##### DATASET ENTRIES #####

$ cat src/rtl/pipe_hazard_ctrl.sv
// Pipeline sequencing controller: load-use, multi-cycle EX, taken-branch squash and data-memory wait.
// Optional performance counters are built in when PIPE_PERF_CNT_EN is defined.
module pipe_hazard_ctrl #(
   parameter int REG_AW  = 5,
   parameter int MUL_LAT = 3
) (
   input  logic              clk,
   input  logic              rst,
   input  logic [REG_AW-1:0] dec_rs1,
   input  logic [REG_AW-1:0] dec_rs2,
   input  logic              dec_use_rs1,
   input  logic              dec_use_rs2,
   input  logic              ex_valid,
   input  logic [REG_AW-1:0] ex_rd,
   input  logic              ex_mem_read,
   input  logic              ex_multi,
   input  logic              br_taken,
   input  logic              mem_req,
   input  logic              mem_ready,
   output logic              pc_en,
   output logic              ifdec_en,
   output logic              ifdec_flush,
   output logic              decex_en,
   output logic              decex_bubble,
   output logic              exmem_en,
   output logic              exmem_bubble,
   output logic              busy
`ifdef PIPE_PERF_CNT_EN
   ,
   output logic [31:0]       stall_cycles,
   output logic [31:0]       flush_count
`endif
);

   localparam int CNT_W = $clog2(MUL_LAT);
   localparam logic [CNT_W-1:0] CNT_INIT = CNT_W'(MUL_LAT - 2);

   typedef enum logic {RUN = 1'b0, MULWAIT = 1'b1} state_t;

   state_t           state_q, state_d;
   logic [CNT_W-1:0] cnt_q, cnt_d;
   logic             frz;
   logic             lu;

   assign frz = mem_req & ~mem_ready;
   assign lu  = ex_valid & ex_mem_read & (ex_rd != '0) &
                ((dec_use_rs1 & (dec_rs1 == ex_rd)) | (dec_use_rs2 & (dec_rs2 == ex_rd)));

   always_ff @(posedge clk) begin
      state_q <= state_d;
      cnt_q   <= cnt_d;
   end

   always_comb begin
      state_d      = state_q;
      cnt_d        = cnt_q;
      pc_en        = 1'b0;
      ifdec_en     = 1'b0;
      ifdec_flush  = 1'b0;
      decex_en     = 1'b0;
      decex_bubble = 1'b0;
      exmem_en     = 1'b0;
      exmem_bubble = 1'b0;
      busy         = 1'b1;

      if (rst) begin
         state_d = RUN;
         cnt_d   = '0;
      end else if (!frz) begin
         case (state_q)
            RUN: begin
               busy = 1'b0;
               if (ex_valid && br_taken) begin
                  // Squash the two younger instructions; the branch itself moves on.
                  pc_en        = 1'b1;
                  ifdec_en     = 1'b1;
                  ifdec_flush  = 1'b1;
                  decex_en     = 1'b1;
                  decex_bubble = 1'b1;
                  exmem_en     = 1'b1;
               end else if (ex_valid && ex_multi) begin
                  // busy covers the whole multi-cycle occupancy, entry cycle included.
                  exmem_en     = 1'b1;
                  exmem_bubble = 1'b1;
                  busy         = 1'b1;
                  state_d      = MULWAIT;
                  cnt_d        = CNT_INIT;
               end else if (lu) begin
                  decex_en     = 1'b1;
                  decex_bubble = 1'b1;
                  exmem_en     = 1'b1;
               end else begin
                  pc_en    = 1'b1;
                  ifdec_en = 1'b1;
                  decex_en = 1'b1;
                  exmem_en = 1'b1;
               end
            end
            MULWAIT: begin
               if (cnt_q != '0) begin
                  exmem_en     = 1'b1;
                  exmem_bubble = 1'b1;
                  cnt_d        = cnt_q - 1'b1;
               end else begin
                  pc_en    = 1'b1;
                  ifdec_en = 1'b1;
                  decex_en = 1'b1;
                  exmem_en = 1'b1;
                  state_d  = RUN;
               end
            end
            default: begin
               state_d = RUN;
               cnt_d   = '0;
            end
         endcase
      end
   end

`ifdef PIPE_PERF_CNT_EN
   logic [31:0] stall_q, flush_q;

   function automatic logic [31:0] sat_inc(input logic [31:0] v);
      return (v == 32'hFFFF_FFFF) ? v : v + 32'd1;
   endfunction

   always_ff @(posedge clk) begin
      if (rst) begin
         stall_q <= '0;
         flush_q <= '0;
      end else begin
         if (!pc_en)      stall_q <= sat_inc(stall_q);
         if (ifdec_flush) flush_q <= sat_inc(flush_q);
      end
   end

   assign stall_cycles = stall_q;
   assign flush_count  = flush_q;
`endif

endmodule

$ cat config.mk
export PLATFORM = sky130hd
export DESIGN_NAME = pipe_hazard_ctrl
export DESIGN_NICKNAME = d
export VERILOG_FILES = /design/src/rtl/pipe_hazard_ctrl.sv
export SDC_FILE = /design/constraint.sdc
export NUM_CORES = 1
export LEC_CHECK = 0
export BUFFER_PORTS_ARGS = -buffer_cell sky130_fd_sc_hd__buf_2
export CELL_PAD_IN_SITES_DETAIL_PLACEMENT = 0
export CELL_PAD_IN_SITES_GLOBAL_PLACEMENT = 1
export CORE_MARGIN = 1
export CORE_UTILIZATION = 23
export CTS_CLUSTER_SIZE = 40
export DETAILED_ROUTE_END_ITERATION = 6
export PLACE_DENSITY_LB_ADDON = 0.1
export SYNTH_ARGS = -nofsm -noshare
export SYNTH_HDL_FRONTEND = slang
export SYNTH_SLANG_ARGS = --single-unit
$ cat constraint.sdc
create_clock -name clk -period 1.7 [get_ports clk]
set_input_delay 0.085 -clock clk [delete_from_list [all_inputs] [get_ports clk]]
set_output_delay 0.085 -clock clk [all_outputs]
set_load 0.1 [all_outputs]
==> Yosys cells after proc, flatten, opt, wreduce, memory -nomap -nowiden <==
Index checks and enable logic that the tools add are counted.
{ "classes": {"add_sub_neg": 1, "eq_ne": 5, "n_mux": 37, "n_bitwise": 10, "reduce_logical": 5} }
{ "op_table": {"columns": ["op", "n"], "rows": [
  ["$mux W1", 30],
  ["$eq A5 B5 Y1", 2],
  ["$and A1 B1 Y1", 6],
  ["$mux W2", 3],
  ["$pmux W1 S2", 3],
  ["$reduce_bool A5 Y1", 1],
  ["$ne A2 B2 Y1 const B", 2],
  ["$pmux W2 S2", 1],
  ["$reduce_and A4 Y1", 1],
  ["$not A1 Y1", 3],
  ["$logic_and A1 B1 Y1", 2],
  ["$ne A2 B1 Y1 const B", 1],
  ["$reduce_bool A2 Y1", 1],
  ["$sub A2 B1 Y2 const B", 1],
  ["$or A1 B1 Y1", 1]
]} }
{ "totals": {"register_bits": 3, "in_bits": 25, "output_inout_bits": 8, "wordCells": 60} }

==> Longest topological paths before layout <==
Gate-level depths: netlist of run 1.
{ "depth": {"depth_word": 10, "mapped_depth": 7, "mapped_depth_nobuf": 6} }

==> Least setup slack after synthesis of run 1 <==
Ideal clock, no wire load.
{ "synth_timing": {"path_type": "register to output", "startpoint": "register state_q", "endpoint": "output port decex_bubble", "arrival_time_ns": 4.482, "required_time_ns": 1.615, "setup_slack_ns": -2.867, "stages_incl_launch_ff": 4, "n_path_buf": 1, "cell_sequence": "dfxtp_1 > buf_2 > nor4_1 > o21bai_1"} }
{ "synth_between": {"elab_chain_len": 3} }
{ "synth_lines": {"columns": ["element", "line", "text"], "rows": [
  ["start: declaration", "40", "state_t state_q, state_d;"],
  ["start signal: assignment", "50", "state_q <= state_d;"],
  ["$mux W1", "70", "case (state_q)"],
  ["$mux W1", "69", "end else if (!frz) begin"],
  ["$mux W1", "66", "if (rst) begin"],
  ["end: declaration", "24", "output logic decex_bubble,"]
]} }
Every way passes these cells.

==> Worst setup path in the final report of run 1 <==
{ "layout_timing": {"startpoint": "register cnt_q[0]", "endpoint": "output port pc_en"} }
{ "layout_between": {"elab_chain_len": 5} }
{ "layout_lines": {"columns": ["element", "line", "text"], "rows": [
  ["start: declaration", "41", "logic [CNT_W-1:0] cnt_q, cnt_d;"],
  ["start signal: assignment", "51", "cnt_q <= cnt_d;"],
  ["$reduce_bool A2 Y1", "100", "if (cnt_q != '0) begin"],
  ["$mux W1", "100", null],
  ["$pmux W1 S2", "70", null],
  ["$mux W1", "69", null],
  ["$mux W1", "66", null],
  ["end: declaration", "20", "output logic pc_en,"]
]} }
Every way passes these cells.

==> reports/metrics.csv, run 1 <==
stage,metric,value,unit
cts,insertion_delay,0.24,ns
detailed_routing,wire_per_inst,10.7,um
cts,cts.path.max_buffers,2,
cts,clk_pin_slew,0.04,ns
worst_setup_path,crit_path_max_fanout,2,
power_and_ir_drop,p_leak,0.335,nW
synth,syn_nets,77,
sta,max_freq,618,MHz
synth,syn_area_per_cell,7.58,sq um
hold_path,min_path_type,primary input to flip-flop,
cts,cts_buffers,3,
worst_setup_path,start_kind,flip-flop,
synth,seq_area_frac_synth,0.155,
cts,root_buffer,clkbuf_4,
worst_setup_path,path_class,flip-flop to primary output,
detailed_routing,first_pass_iters,3,
cts,cts_sinks,3,
floorplan,die_x,43,um
floorplan,core,1540,sq um
final_layout,drive_gt1_frac,0.563,
worst_setup_path,cpPeakStageDelay,0.31,ns
worst_setup_path,cp-end-kind,primary output,
floorplan,start_util,0.251,
power_and_ir_drop,power,0.438,mW
run,maxCapViolCount,0,
detailed_routing,viasPerCell,4.78,
synth,yosys.area.top_type,xor2_1,
synth,synthCells,51,
global_routing,grt_pass1_wl,1830,um
synth,netlist-cell-type-count,28,
final_layout,utilization,0.485,
sta,setup-tns-final,0,ns
global_routing,grt_overflow_total,0,
global_routing,grt_antenna_before_repair,0,
floorplan,die_h,43,um
sta,worst_pin_slew,0.485,ns
final_layout,n_fill_cell,150,
cts,htreeDepth,1,
synth,syn-cell-area,387,sq um
global_routing,grt_pass1_vias,474,
sta,fin_skew,0.000533,ns
power_and_ir_drop,vdd.ir_drop.worst,0.337,mV
sta,max_slew_margin,0.679,
sta,drv_slew,0,
worst_setup_path,cp_data_required_time,1.62,ns
worst_setup_path,crit_arrival,1.53,ns
cts,cts_tree,yes,
sta,final.min_clock_period,1.62,ns
final_layout,antennaDiodeCount,0,
detailed_routing,drt-total-wl,1110,um
worst_setup_path,crit_path_frequent_cell,and2_4,
floorplan,die-area,1850,sq um
final_layout,syn_to_final_growth,93.2,%
detailed_routing,vias,492,
sta,holdWs,0.173,ns
floorplan,fp-row-count,14,
synth,yosys_warnings,0,
sta,hold_viol,0,
place,dp_hpwl,921,um
detailed_routing,drtIter0Drc,8,
detailed_routing,drc_errors,0,
worst_setup_path,crit_path_cell_trace,inv_2 > ha_2 > nand2b_4 > and2_4 > and2_4 > o31a_4 > buf_12,
synth,ys_ff_latch,3,
place,gp_congestion,0.766,
sta,period_share,0.952,
floorplan,ios,33,
sta,grt_setup_unrepaired,false,
power_and_ir_drop,powerDensity,587,nW/um^2
place,numPortBuffers,32,
synth,yosys-top-cells-area,"xor2_1, dfxtp_1, and2_1",
global_routing,grtUsageTotal,0.124,
sta,setup_viol,0,
global_routing,grt_start_max_net_pins,8,
status,status,finished clean,
detailed_routing,ant_nets,0,
final_layout,nets,114,
worst_setup_path,slowest_stage,dfxtp_1,
synth,netlist.area_leader.share,0.181,
cts,ctsHoldBuffers,0,
[registers in the layout, indices dropped and copies added, names as in the netlist]
signal	cells
cnt_q	2
state_q	1
[worst paths after layout]
kind	start	end	slack, ns	depth (start not counted)
max	cnt_q[0]	pc_en	0.08	7
min	rst	state_q	0.17	2
max reg2reg	cnt_q[0]	cnt_q[1]	0.48	6
min reg2reg	cnt_q[0]	cnt_q[0]	0.48	2
[per-stage QoR]
stage / setup WS (ns) / cell area [sq um] / instances
2_1_floorplan: -0.405 / 469 / 51
3_3_place_gp: 0.189 / 701 / 98
3_5_place_dp: 0.165 / 701 / 98
4_1_cts: 0.00608 / 729 / 102
5_1_grt: 0.00143 / 747 / 103
6_report: 0.0813 / 747 / 103
[timing repair]
action / 4_1_cts / 5_1_grt
setup buffers: 0 / 1
cloned: 0 / 0
setup endpoints to repair: 2 / 2
resized for setup: 1 / 3
pin swaps: 0 / 1
[synthesized netlist by cell type (all sizes together)]
cell and count:
ha 1, a21oi 1, nor2b 2, xor2 8
inv 2, nand2b 1, nor3 2, a32oi 1
o21bai 1, or4 1, a21o 1, and2 4
o2111ai 1, o21ai 3, a211oi 1, nand2 5
mux2i 1, nand4bb 1, dfxtp 3, nor4 3
xnor2 2, o31a 1, nor2 3, buf 2
[kinds of logic (layout without fill, tap and decap cells)]
kind of cell,Yosys count,in the layout,synth area share
compound gates,10,10,0.178
xor+xnor,10,10,0.227
mux,1,1,0.0259
flops,3,3,0.155
simple gates,22,22,0.330
fa+ha+maj,1,1,0.0324
buf+inv,4,40,0.0518
[critical path: cells and delay by family (launching register included)]
family / cells / cell delay [ns]
buffers and inverters: 2 / 0.23
AO/OA/AOI/OAI: 1 / 0.17
AND/OR/NAND/NOR: 3 / 0.42
flip-flops: 1 / 0.31
adder cells (fa/ha/maj): 1 / 0.17
[report_power, final]
| part | total (mW) | leakage (nW) | switching (mW) | internal, mW |
|---|---|---|---|---|
| Clock | 0.131 | 0.0150 | 0.0428 | 0.0883 |
| Combinational | 0.232 | 0.296 | 0.144 | 0.0881 |
| Sequential | 0.0749 | 0.0243 | 0.00203 | 0.0729 |
[final cells by class]
| class | count | area [sq um] | area share |
|---|---|---|---|
| multi-input combinational | 44 | 383 | 0.513 |
| timing repair buffer | 34 | 250 | 0.335 |
| sequential | 3 | 60.1 | 0.0804 |
| clock buffer | 4 | 26.3 | 0.0352 |
| tap | 16 | 20.0 | 0.0268 |
| inverter | 2 | 7.51 | 0.0101 |
[placed cells by master, fill, tap and decap left out, types with 2 or more instances in the layout]
| cell type | count |
|---|---|
| buf_4 | 2 |
| o21ai_1 | 2 |
| nand2_1 | 5 |
| nor2_1 | 2 |
| dfxtp_1 | 3 |
| xor2_1 | 8 |
| buf_12 | 5 |
| buf_2 | 27 |
| clkbuf_4 | 3 |
| and2_4 | 2 |
| xnor2_1 | 2 |
[layer usage]
metal | wire length [um] | global-route usage | up-vias
met4 | 0 | 0.0182 | 0
met2 | 508 | 0.209 | 28
met5 | 0 | 0 | -
met3 | 124 | 0.0468 | 0
li1 | - | - | 253
met1 | 472 | 0.154 | 211
Power figures use the tool's default switching activity.
==> run 2: changes to the inputs <==
--- a/config.mk
+++ b/config.mk
@@ -14,4 +14,5 @@
 export DETAILED_ROUTE_END_ITERATION = 6
 export PLACE_DENSITY_LB_ADDON = 0.1
+export SLEW_MARGIN = 20
 export SYNTH_ARGS = -nofsm -noshare
 export SYNTH_HDL_FRONTEND = slang
==> constraint.sdc (replaced) <==
create_clock -name clk -period 1.7 [get_ports clk]
set_input_delay 0.17 -clock clk [delete_from_list [all_inputs] [get_ports clk]]
set_output_delay 0.17 -clock clk [all_outputs]
set_load 0.1 [all_outputs]
==> run 2 against run 1 <==
Against the previous run: maximum frequency decreased by 4.1%; sequential power about the same; flip-flop and latch count unchanged; wire length increased by 8.8%; critical path type unchanged; largest power group unchanged.
==> reports/metrics.csv, run 2 (synthesis gave the netlist of run 1 again) <==
stage,metric,value,unit,change
place,post_dp_cell_area,712,sq um,+1.6%
worst_setup_path,path_class,flip-flop to primary output,,
final_layout,antennaDiodeCount,0,,unchanged
global_routing,grt_antenna_before_repair,0,,unchanged
floorplan,core,1540,sq um,unchanged
cts,cts.path.max_buffers,2,,unchanged
place,dp_hpwl,963,um,+4.7%
detailed_routing,drt-total-wl,1200,um,+8.8%
final_layout,utilization,0.532,,+0.0471
power_and_ir_drop,p_leak,0.367,nW,+9.3%
worst_setup_path,cp_data_required_time,1.53,ns,-0.09 ns
status,status,finished clean,,
place,gp_congestion,0.685,,-11%
sta,setup-tns-final,0,ns,unchanged
final_layout,stdcell_area,820,sq um,+9.7%
sta,worst_pin_slew,0.483,ns,-0.00146 ns
final_layout,n_fill_cell,149,,-0.67%
worst_setup_path,crit_arrival,1.52,ns,about the same
worst_setup_path,start_kind,flip-flop,,
sta,finalWorstSetupSlack,0.0128,ns,-0.0686 ns
cts,cts_sinks,3,,unchanged
global_routing,grt_overflow_total,0,,unchanged
power_and_ir_drop,vdd.ir_drop.worst,0.370,mV,+10%
worst_setup_path,cp-end-kind,primary output,,
worst_setup_path,r2r-end,cnt_q[0],,
final_layout,top_regs,"cnt_q (2), state_q (1)",,
global_routing,grt_start_max_net_pins,8,,unchanged
final_layout,final_common_cell,buf_2,,
sta,max_freq,593,MHz,-4.1%
floorplan,ios,33,,unchanged
hold_path,holdPathEnd,state_q,,
sta,setup_viol,0,,unchanged
floorplan,start_util,0.251,,unchanged
worst_setup_path,reg2reg_from,cnt_q[0],,
detailed_routing,viasPerCell,4.79,,+0.26%
global_routing,grt_pass1_wl,2000,um,+9.5%
final_layout,largest_reg_flops,2,,unchanged
global_routing,grtUsageTotal,0.149,,+0.0245
floorplan,die-area,1850,sq um,unchanged
final_layout,layout_common_cells,"buf_2, xor2_1, buf_4, nand2_1",,
cts,clk_pin_slew,0.04,ns,about the same
sta,max_slew_margin,0.680,,+0.000965
detailed_routing,drc_errors,0,,unchanged
final_layout,largest_register,cnt_q,,
final_layout,drive_gt1_frac,0.667,,+0.103
cts,insertion_delay,0.24,ns,about the same
sta,drv_slew,0,,unchanged
sta,final.min_clock_period,1.69,ns,+0.0686 ns
global_routing,grt_pass1_vias,498,,+5.1%
place,dp_slack,-0.0441,ns,-0.209 ns
detailed_routing,wire_per_inst,11.0,um,+2.8%
floorplan,fp-row-count,14,,unchanged
run,maxCapViolCount,0,,unchanged
detailed_routing,drtIter0Drc,5,,-3
detailed_routing,vias,522,,+6.1%
cts,cts_tree,yes,,
cts,cts_buffers,3,,unchanged
worst_setup_path,r2r_slack,0.52,ns,+0.04 ns
hold_path,hold_path.startpoint,mem_ready,,
floorplan,die_x,43,um,unchanged
sta,period_share,0.992,,+0.0403
final_layout,syn_to_final_growth,112,%,
power_and_ir_drop,powerDensity,543,nW/um^2,-7.5%
worst_setup_path,crit_path_max_fanout,2,,unchanged
cts,root_buffer,clkbuf_4,,
hold_path,min_path_type,primary input to flip-flop,,
worst_setup_path,reg2reg_depth,5,,-1
sta,grt_setup_unrepaired,true,,
final_layout,nets,120,,+5.3%
sta,hold_viol,0,,unchanged
sta,fin_skew,0.00112,ns,+0.000590 ns
place,numPortBuffers,32,,unchanged
cts,htreeDepth,1,,unchanged
hold_path,hold_path_depth,4,,+2
detailed_routing,ant_nets,0,,unchanged
floorplan,die_h,43,um,unchanged
detailed_routing,first_pass_iters,4,,+1
==> run 2: per-stage QoR <==
stage          hold WS [ns]  std cells  power [mW]
2_1_floorplan         0.239         51       0.230
3_3_place_gp          0.479        103       0.300
3_5_place_dp          0.481        103       0.300
4_1_cts               0.247        108       0.450
5_1_grt               0.252        109       0.475
6_report              0.256        109       0.445
==> run 2: area by class of cell <==
| class | instances | area [sq um] | area share |
|---|---|---|---|
| Timing Repair Buffer | 40 | 282 | 0.344 |
| Clock buffer | 4 | 26.3 | 0.0321 |
| Tap cell | 16 | 20.0 | 0.0244 |
| Multi-Input combinational cell | 44 | 418 | 0.510 |
| Sequential cell | 3 | 66.3 | 0.0809 |
| Inverter | 2 | 7.51 | 0.00916 |
==> run 2: worst max-delay path: stages (launching register included) <==
cell      delay (ns)
dfxtp_2         0.32
inv_2           0.07
ha_4            0.13
nand2b_4        0.11
and2_4          0.14
and2_4          0.14
o31a_4          0.15
buf_6           0.22
==> run 2: metal layers <==
metal  GRT usage  vias to the layer above  part of all wire
li1            -                      268                 -
met1       0.159                      222              0.42
met2       0.236                       30              0.45
met3      0.0809                        2              0.11
met4      0.0727                        0             0.013
met5           0                        -                 0
==> run 2: where the power goes <==
group / total [mW] / leakage (nW) / switching, mW / internal (mW)
registers: 0.0752 / 0.0261 / 0.00302 / 0.0722
logic: 0.241 / 0.326 / 0.147 / 0.0935
clock network: 0.129 / 0.0150 / 0.0408 / 0.0882
total: 0.445 / 0.367 / 0.191 / 0.254
==> run 2: worst max path at each step <==
stage	startpoint	to	slack [ns]	cells after the start
after detailed placement	ex_rd[1]	pc_en	-0.04	7
after global placement	ex_rd[1]	pc_en	-0.02	5
final	cnt_q[0]	ifdec_en	0.01	7
after floorplan	state_q	decex_bubble	-0.49	3
after global routing	cnt_q[0]	pc_en	-0.05	7
after CTS	cnt_q[0]	exmem_bubble	-0.03	7
==> run 2: what timing repair did <==
item / CTS / global route
gates resized for setup: 14 / 3
endpoints found under the setup margin: 5 / 4
setup buffers: 1 / 1
pin swaps: 2 / 2
hold buffers: 0 / 0
==> run 3: changes to the inputs <==
- SETUP_SLACK_MARGIN: unset -> 0.3
==> run 3 against run 2 <==
Against the previous run: hold slack about the same; sequential share of layout area shrank 0.27 points; flip-flop and latch count unchanged; wire length grew 0.58%; sequential power barely moved; worst setup slack better by 0.028 ns; critical endpoint unchanged; largest power group unchanged.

#####

__WHAT IS BEING ASKED__
Look back at the entries above. Retype the line with "export LEC_CHECK = 0", the line with "export CTS_CLUSTER_SIZE = 40", and all lines in between.

__WRITTEN SOLUTION__
export LEC_CHECK = 0
export BUFFER_PORTS_ARGS = -buffer_cell sky130_fd_sc_hd__buf_2
export CELL_PAD_IN_SITES_DETAIL_PLACEMENT = 0
export CELL_PAD_IN_SITES_GLOBAL_PLACEMENT = 1
export CORE_MARGIN = 1
export CORE_UTILIZATION = 23
export CTS_CLUSTER_SIZE = 40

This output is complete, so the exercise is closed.